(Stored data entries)
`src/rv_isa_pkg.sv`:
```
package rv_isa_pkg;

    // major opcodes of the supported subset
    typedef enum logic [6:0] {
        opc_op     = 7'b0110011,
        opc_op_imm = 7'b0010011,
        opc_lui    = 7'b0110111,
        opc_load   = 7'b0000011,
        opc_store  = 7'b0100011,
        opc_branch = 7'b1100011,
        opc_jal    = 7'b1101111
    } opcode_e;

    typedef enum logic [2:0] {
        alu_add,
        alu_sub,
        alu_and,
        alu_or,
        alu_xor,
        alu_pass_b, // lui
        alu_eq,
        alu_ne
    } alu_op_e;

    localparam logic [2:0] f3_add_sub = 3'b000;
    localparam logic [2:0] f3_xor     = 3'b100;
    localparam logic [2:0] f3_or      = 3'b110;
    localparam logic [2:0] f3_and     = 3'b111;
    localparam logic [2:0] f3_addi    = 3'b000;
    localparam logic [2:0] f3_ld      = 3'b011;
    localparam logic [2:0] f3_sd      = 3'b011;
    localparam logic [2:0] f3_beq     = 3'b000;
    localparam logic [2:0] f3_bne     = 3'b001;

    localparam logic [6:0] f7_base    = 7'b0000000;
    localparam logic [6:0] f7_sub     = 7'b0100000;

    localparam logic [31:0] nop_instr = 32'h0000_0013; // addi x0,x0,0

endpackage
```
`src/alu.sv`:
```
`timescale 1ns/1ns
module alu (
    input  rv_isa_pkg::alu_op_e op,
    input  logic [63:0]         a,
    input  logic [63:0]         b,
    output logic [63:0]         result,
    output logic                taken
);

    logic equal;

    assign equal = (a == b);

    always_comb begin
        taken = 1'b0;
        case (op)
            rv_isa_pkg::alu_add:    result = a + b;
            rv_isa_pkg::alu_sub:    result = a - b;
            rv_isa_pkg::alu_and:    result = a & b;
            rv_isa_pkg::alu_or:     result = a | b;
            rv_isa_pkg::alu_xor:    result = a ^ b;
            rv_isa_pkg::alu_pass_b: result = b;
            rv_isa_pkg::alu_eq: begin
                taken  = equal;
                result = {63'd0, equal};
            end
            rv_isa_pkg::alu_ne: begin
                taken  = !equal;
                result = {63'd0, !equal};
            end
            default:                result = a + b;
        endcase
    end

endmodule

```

==

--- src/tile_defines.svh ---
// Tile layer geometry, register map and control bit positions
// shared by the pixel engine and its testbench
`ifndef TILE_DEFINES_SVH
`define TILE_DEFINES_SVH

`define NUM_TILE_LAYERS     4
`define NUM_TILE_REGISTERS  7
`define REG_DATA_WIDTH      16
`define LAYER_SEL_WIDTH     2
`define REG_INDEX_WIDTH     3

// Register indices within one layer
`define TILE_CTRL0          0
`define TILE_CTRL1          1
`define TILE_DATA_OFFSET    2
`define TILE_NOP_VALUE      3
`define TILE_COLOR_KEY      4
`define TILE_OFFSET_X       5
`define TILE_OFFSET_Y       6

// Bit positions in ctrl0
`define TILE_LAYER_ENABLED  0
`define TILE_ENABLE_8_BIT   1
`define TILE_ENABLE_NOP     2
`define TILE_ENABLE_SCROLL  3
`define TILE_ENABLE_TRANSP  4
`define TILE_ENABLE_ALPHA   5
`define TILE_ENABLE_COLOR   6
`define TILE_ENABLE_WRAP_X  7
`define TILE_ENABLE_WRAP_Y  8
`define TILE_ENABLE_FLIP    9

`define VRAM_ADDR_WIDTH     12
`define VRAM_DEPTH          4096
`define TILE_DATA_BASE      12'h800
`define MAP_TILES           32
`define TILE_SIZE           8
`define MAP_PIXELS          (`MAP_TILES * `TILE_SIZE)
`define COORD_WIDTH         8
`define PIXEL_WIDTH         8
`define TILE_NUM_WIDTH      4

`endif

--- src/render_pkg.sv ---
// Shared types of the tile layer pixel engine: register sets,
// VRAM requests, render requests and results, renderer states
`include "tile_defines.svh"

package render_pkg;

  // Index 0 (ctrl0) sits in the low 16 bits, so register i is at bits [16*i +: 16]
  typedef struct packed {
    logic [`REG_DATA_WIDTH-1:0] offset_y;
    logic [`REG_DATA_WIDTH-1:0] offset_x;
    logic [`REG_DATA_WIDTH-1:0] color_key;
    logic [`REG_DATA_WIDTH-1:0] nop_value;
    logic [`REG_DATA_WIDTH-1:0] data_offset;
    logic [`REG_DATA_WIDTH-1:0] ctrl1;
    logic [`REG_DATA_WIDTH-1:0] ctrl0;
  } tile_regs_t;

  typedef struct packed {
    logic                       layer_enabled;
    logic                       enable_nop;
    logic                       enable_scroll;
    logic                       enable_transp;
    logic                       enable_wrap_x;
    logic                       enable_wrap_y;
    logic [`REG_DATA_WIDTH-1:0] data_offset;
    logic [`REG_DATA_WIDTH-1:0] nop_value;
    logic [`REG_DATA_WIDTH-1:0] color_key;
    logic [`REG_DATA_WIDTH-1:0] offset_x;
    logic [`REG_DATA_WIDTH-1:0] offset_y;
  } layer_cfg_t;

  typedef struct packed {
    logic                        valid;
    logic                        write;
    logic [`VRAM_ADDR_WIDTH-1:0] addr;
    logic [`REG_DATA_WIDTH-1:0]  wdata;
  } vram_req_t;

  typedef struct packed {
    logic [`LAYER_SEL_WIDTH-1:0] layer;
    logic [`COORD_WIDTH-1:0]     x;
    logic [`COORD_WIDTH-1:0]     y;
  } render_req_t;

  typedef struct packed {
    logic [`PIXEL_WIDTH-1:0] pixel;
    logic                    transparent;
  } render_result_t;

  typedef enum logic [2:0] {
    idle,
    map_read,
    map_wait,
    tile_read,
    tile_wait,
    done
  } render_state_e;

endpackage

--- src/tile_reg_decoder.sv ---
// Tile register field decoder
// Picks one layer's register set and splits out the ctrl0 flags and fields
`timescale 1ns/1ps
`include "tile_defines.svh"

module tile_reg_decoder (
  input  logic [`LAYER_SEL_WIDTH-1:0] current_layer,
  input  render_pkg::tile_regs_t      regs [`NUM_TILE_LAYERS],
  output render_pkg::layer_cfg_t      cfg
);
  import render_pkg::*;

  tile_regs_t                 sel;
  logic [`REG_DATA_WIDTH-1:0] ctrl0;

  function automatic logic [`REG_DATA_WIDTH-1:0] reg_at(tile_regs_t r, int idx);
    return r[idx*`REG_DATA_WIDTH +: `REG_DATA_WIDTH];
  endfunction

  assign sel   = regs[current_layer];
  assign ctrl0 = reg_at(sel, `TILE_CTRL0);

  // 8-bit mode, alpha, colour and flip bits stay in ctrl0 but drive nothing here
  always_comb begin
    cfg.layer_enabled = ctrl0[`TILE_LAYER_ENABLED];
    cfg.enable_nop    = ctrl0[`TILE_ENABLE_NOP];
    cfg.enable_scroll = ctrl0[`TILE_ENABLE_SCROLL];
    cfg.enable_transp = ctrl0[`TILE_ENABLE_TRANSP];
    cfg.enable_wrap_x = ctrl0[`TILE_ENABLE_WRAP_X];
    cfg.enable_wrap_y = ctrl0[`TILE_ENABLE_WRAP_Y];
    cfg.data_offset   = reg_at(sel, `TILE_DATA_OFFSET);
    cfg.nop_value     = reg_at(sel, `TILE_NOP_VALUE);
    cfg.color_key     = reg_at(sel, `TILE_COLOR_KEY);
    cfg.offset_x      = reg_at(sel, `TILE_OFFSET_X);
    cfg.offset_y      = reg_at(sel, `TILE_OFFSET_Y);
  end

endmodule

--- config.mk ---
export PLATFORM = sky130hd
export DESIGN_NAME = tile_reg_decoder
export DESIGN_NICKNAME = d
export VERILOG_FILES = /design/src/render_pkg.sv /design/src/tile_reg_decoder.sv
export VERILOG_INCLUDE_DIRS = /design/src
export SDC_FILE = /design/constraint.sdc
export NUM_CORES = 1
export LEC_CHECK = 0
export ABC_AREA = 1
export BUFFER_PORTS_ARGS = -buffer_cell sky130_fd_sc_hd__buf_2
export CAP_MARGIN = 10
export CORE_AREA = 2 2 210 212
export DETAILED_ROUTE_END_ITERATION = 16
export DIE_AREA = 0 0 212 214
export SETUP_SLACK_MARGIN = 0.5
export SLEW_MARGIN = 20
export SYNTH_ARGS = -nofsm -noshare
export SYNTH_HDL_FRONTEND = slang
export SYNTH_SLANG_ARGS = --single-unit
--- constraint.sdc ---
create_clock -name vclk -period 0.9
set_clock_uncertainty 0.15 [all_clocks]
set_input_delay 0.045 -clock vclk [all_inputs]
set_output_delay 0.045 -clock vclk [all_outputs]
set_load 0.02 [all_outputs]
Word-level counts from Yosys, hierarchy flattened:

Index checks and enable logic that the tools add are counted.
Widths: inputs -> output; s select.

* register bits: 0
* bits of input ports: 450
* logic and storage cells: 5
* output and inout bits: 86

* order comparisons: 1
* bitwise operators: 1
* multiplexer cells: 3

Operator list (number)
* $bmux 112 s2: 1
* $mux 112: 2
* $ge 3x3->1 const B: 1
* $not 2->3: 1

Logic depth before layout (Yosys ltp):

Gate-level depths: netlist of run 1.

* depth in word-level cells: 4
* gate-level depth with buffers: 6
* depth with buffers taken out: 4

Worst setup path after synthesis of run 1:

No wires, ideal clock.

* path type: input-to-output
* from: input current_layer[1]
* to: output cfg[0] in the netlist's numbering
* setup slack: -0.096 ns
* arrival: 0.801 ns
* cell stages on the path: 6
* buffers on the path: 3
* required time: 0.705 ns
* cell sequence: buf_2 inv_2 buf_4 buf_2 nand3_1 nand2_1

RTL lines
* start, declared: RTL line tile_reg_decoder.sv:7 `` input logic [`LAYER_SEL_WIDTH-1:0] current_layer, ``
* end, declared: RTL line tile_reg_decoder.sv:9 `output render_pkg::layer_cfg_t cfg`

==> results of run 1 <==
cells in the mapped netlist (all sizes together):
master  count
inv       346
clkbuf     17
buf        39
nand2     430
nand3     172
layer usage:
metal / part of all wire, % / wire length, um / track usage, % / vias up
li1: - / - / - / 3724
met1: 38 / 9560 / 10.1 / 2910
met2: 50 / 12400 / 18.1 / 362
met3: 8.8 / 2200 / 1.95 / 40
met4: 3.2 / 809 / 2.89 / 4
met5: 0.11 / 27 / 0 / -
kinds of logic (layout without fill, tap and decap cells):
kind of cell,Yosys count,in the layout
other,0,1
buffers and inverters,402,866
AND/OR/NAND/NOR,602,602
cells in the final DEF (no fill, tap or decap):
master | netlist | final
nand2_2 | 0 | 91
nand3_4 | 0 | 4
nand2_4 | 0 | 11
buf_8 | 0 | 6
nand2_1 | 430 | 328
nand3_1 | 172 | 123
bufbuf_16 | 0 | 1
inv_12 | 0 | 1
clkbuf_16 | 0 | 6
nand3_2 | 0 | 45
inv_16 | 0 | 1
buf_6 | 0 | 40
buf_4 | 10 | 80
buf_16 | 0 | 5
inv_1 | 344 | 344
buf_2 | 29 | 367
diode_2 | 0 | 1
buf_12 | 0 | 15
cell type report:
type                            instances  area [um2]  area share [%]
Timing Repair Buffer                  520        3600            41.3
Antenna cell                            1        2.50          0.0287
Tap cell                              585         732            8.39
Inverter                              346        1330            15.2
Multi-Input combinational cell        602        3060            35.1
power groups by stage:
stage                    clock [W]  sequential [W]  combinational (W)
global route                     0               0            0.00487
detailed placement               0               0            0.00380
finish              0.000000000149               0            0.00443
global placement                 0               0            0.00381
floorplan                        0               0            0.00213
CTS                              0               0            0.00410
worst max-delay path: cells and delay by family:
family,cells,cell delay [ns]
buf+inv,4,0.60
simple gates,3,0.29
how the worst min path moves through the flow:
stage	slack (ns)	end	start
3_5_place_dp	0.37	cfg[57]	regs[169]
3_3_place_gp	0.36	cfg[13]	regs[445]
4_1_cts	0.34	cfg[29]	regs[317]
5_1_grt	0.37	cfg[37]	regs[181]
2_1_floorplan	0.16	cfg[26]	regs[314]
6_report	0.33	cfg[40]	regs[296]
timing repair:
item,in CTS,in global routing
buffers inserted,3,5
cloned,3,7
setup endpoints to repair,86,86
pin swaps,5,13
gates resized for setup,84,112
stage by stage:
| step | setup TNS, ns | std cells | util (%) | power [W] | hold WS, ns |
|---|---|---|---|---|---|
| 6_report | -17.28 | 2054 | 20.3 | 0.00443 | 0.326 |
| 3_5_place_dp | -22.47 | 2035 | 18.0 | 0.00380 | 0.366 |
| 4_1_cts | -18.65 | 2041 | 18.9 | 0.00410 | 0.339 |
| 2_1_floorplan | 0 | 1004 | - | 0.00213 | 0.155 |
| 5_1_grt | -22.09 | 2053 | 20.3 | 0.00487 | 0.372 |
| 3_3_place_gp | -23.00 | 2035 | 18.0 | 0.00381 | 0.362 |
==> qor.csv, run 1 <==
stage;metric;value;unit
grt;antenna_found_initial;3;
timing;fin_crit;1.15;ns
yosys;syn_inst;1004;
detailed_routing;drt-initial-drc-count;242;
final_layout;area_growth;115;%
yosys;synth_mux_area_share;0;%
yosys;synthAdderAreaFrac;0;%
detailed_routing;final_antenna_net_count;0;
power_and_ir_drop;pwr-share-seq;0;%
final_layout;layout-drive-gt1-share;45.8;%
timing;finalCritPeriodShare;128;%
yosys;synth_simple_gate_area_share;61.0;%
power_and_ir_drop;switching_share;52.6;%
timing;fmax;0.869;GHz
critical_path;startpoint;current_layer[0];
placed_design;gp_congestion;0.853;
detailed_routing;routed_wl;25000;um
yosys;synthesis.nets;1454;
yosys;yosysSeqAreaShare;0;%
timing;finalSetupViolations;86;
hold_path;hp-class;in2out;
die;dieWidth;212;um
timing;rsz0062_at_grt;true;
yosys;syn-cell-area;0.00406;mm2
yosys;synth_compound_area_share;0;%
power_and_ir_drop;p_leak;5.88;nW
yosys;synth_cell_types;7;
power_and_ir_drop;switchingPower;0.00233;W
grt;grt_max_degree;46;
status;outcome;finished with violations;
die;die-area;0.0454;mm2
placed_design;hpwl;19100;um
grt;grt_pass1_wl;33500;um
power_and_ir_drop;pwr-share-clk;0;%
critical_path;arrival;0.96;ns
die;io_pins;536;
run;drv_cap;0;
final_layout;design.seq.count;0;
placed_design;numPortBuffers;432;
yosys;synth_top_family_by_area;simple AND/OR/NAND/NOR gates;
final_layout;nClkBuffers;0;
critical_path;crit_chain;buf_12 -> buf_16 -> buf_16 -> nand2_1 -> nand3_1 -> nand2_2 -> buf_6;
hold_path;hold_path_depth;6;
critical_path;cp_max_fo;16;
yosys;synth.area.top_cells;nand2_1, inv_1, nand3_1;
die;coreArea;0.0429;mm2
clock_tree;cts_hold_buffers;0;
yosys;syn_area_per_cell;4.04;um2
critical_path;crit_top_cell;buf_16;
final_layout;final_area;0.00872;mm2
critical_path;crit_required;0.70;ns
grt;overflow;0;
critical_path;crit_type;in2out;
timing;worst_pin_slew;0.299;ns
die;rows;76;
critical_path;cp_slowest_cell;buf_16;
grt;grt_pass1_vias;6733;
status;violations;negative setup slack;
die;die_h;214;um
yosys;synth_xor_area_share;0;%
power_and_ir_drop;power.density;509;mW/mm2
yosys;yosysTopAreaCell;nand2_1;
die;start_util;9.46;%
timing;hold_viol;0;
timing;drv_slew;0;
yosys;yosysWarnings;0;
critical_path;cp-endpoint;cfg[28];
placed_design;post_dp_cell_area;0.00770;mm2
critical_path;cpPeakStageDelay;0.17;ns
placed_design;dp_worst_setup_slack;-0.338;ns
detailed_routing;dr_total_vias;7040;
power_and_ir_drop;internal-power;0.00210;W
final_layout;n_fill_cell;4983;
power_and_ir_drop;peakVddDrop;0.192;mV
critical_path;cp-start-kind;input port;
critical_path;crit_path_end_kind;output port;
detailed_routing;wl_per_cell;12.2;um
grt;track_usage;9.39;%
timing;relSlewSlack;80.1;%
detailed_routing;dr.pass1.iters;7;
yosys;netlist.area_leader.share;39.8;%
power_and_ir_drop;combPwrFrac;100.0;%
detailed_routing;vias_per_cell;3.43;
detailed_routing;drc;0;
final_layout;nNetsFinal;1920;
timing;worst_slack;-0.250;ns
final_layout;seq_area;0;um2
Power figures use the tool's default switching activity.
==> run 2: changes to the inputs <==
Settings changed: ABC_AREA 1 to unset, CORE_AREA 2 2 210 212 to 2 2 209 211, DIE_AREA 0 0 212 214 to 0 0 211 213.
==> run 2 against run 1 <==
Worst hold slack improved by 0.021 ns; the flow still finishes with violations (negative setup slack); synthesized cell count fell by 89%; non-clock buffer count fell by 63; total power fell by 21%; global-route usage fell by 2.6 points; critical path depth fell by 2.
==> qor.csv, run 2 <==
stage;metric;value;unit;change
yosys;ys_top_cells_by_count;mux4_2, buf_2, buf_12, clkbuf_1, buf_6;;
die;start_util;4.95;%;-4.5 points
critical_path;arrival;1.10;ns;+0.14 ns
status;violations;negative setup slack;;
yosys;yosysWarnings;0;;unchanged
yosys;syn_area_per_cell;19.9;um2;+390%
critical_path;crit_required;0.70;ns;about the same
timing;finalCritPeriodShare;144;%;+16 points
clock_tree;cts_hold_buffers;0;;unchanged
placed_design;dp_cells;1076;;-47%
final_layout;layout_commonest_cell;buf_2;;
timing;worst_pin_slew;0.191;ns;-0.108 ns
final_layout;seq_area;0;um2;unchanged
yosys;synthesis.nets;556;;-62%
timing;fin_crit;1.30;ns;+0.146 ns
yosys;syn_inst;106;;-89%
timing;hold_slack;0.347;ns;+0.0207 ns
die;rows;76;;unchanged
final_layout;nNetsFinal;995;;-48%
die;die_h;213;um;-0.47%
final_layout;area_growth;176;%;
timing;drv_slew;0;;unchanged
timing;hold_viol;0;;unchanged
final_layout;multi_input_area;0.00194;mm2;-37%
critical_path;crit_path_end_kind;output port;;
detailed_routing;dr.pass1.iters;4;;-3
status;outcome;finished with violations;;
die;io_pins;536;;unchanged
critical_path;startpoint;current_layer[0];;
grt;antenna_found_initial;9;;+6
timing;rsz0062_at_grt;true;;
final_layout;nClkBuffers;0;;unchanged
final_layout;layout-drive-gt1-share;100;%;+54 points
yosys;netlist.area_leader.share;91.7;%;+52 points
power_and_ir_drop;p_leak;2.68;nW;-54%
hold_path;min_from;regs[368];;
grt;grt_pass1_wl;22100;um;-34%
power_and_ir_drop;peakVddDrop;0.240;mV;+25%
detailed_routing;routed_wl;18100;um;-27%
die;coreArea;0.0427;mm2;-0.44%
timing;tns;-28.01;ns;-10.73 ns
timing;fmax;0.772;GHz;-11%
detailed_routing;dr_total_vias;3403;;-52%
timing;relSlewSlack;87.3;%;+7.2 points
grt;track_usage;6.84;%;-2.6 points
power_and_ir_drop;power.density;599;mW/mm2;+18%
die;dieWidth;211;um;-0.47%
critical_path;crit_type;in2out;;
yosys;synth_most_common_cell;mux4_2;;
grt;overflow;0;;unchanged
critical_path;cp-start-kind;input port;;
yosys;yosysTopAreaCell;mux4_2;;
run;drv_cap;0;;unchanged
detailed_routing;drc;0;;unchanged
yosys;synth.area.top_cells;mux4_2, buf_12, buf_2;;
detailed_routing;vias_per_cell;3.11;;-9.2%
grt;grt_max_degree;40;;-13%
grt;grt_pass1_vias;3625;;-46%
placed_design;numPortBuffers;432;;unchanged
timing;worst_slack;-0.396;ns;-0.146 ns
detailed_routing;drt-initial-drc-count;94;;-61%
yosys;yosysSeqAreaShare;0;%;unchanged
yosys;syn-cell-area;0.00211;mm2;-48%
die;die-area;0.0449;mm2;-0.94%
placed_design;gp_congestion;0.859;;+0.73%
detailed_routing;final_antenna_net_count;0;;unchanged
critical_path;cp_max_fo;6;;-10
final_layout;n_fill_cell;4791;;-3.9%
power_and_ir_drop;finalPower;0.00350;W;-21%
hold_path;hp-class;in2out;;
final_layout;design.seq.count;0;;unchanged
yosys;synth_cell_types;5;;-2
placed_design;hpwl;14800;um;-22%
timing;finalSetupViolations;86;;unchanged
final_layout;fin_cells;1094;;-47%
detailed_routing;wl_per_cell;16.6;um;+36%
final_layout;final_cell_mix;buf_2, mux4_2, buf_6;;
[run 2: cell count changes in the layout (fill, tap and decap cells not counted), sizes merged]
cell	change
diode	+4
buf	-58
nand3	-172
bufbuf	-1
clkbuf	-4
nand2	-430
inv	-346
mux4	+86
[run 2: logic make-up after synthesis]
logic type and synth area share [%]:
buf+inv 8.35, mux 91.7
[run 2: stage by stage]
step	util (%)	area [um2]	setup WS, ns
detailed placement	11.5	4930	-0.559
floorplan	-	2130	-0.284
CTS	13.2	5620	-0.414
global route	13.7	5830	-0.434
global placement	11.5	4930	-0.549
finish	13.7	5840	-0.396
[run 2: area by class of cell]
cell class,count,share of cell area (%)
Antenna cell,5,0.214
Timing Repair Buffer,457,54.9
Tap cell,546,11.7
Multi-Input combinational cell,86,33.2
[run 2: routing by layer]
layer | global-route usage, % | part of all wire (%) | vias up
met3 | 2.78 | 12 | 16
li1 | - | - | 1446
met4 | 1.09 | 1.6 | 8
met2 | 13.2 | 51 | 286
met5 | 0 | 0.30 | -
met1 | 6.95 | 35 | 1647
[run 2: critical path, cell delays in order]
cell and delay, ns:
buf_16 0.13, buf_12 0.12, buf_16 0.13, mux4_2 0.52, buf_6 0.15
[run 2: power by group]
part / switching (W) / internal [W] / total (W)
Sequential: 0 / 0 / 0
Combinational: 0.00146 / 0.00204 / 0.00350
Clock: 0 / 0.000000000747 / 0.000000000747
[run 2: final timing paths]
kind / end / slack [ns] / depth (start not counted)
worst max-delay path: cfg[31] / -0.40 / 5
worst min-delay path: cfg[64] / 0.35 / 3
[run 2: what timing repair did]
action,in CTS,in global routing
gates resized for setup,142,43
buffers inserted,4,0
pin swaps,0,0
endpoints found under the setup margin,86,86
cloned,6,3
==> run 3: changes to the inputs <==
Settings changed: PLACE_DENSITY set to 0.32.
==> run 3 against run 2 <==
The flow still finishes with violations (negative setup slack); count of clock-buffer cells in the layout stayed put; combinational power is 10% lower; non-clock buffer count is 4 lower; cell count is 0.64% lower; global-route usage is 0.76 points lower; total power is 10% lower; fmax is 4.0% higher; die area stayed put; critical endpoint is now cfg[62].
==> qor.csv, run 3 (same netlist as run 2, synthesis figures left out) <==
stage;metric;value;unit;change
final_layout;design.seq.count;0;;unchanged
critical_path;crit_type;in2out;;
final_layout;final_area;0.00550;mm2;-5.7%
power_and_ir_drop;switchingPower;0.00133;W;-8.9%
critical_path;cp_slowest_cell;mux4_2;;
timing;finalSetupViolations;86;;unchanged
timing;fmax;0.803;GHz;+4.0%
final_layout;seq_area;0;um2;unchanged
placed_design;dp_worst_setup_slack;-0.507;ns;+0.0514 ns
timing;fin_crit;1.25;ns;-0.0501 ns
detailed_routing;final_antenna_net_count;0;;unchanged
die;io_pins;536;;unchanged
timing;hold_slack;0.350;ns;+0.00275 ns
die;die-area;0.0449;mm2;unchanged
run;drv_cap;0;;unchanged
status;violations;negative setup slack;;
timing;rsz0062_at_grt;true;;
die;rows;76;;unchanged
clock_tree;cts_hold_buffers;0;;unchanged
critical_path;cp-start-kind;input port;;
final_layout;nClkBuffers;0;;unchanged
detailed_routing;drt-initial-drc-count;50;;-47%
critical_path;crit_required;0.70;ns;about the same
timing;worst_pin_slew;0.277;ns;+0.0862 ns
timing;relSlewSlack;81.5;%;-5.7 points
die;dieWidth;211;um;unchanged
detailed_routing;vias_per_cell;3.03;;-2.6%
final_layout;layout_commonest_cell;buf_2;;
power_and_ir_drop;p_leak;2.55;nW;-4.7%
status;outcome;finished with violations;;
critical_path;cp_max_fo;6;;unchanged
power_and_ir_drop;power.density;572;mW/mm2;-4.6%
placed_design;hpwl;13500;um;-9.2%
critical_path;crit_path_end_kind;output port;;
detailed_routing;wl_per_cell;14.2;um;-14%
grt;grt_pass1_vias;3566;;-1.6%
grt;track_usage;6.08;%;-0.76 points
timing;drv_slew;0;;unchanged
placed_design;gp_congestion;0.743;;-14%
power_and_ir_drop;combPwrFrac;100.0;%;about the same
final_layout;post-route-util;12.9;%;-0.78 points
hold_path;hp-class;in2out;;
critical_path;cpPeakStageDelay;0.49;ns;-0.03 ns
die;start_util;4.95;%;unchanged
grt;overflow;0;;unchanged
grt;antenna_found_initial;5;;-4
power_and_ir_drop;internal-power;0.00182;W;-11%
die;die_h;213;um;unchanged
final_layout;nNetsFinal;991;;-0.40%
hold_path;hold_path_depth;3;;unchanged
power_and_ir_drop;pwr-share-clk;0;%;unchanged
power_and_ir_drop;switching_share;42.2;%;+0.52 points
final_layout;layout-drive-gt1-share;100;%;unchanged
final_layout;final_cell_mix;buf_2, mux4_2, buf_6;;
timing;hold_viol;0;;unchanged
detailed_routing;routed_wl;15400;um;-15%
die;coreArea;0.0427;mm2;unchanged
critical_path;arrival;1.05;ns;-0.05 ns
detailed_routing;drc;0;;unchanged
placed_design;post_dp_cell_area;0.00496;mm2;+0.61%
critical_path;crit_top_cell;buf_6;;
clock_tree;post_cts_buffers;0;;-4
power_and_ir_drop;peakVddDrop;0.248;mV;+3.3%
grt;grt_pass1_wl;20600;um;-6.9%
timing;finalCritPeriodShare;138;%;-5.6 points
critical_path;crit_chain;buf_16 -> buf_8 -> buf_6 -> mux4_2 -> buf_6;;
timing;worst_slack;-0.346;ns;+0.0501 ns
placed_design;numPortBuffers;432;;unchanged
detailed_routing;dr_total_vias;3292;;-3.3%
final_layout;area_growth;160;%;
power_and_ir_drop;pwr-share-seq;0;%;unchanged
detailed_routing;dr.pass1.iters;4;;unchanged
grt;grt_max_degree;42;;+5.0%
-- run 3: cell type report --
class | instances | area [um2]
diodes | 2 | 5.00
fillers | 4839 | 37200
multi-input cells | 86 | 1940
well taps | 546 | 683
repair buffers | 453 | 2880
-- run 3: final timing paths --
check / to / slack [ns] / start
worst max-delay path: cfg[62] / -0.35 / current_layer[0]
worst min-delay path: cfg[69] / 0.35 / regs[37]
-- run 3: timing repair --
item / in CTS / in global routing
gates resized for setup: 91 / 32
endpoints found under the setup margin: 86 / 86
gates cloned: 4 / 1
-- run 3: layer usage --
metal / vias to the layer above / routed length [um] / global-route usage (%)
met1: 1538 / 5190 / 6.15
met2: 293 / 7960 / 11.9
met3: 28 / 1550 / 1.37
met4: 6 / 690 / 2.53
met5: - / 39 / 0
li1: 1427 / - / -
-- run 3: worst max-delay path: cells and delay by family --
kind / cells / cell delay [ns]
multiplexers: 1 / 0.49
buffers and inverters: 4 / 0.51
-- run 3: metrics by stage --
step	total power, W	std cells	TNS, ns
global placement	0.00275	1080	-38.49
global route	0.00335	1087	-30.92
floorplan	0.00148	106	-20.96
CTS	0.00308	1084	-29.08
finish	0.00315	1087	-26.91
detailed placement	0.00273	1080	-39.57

TO DO
Leave out every line above except those from the line with "export NUM_CORES = 1" up to and including the line with "export SYNTH_ARGS = -nofsm -noshare", and copy those exactly.

RESULT FOR THIS EXERCISE
export NUM_CORES = 1
export LEC_CHECK = 0
export ABC_AREA = 1
export BUFFER_PORTS_ARGS = -buffer_cell sky130_fd_sc_hd__buf_2
export CAP_MARGIN = 10
export CORE_AREA = 2 2 210 212
export DETAILED_ROUTE_END_ITERATION = 16
export DIE_AREA = 0 0 212 214
export SETUP_SLACK_MARGIN = 0.5
export SLEW_MARGIN = 20
export SYNTH_ARGS = -nofsm -noshare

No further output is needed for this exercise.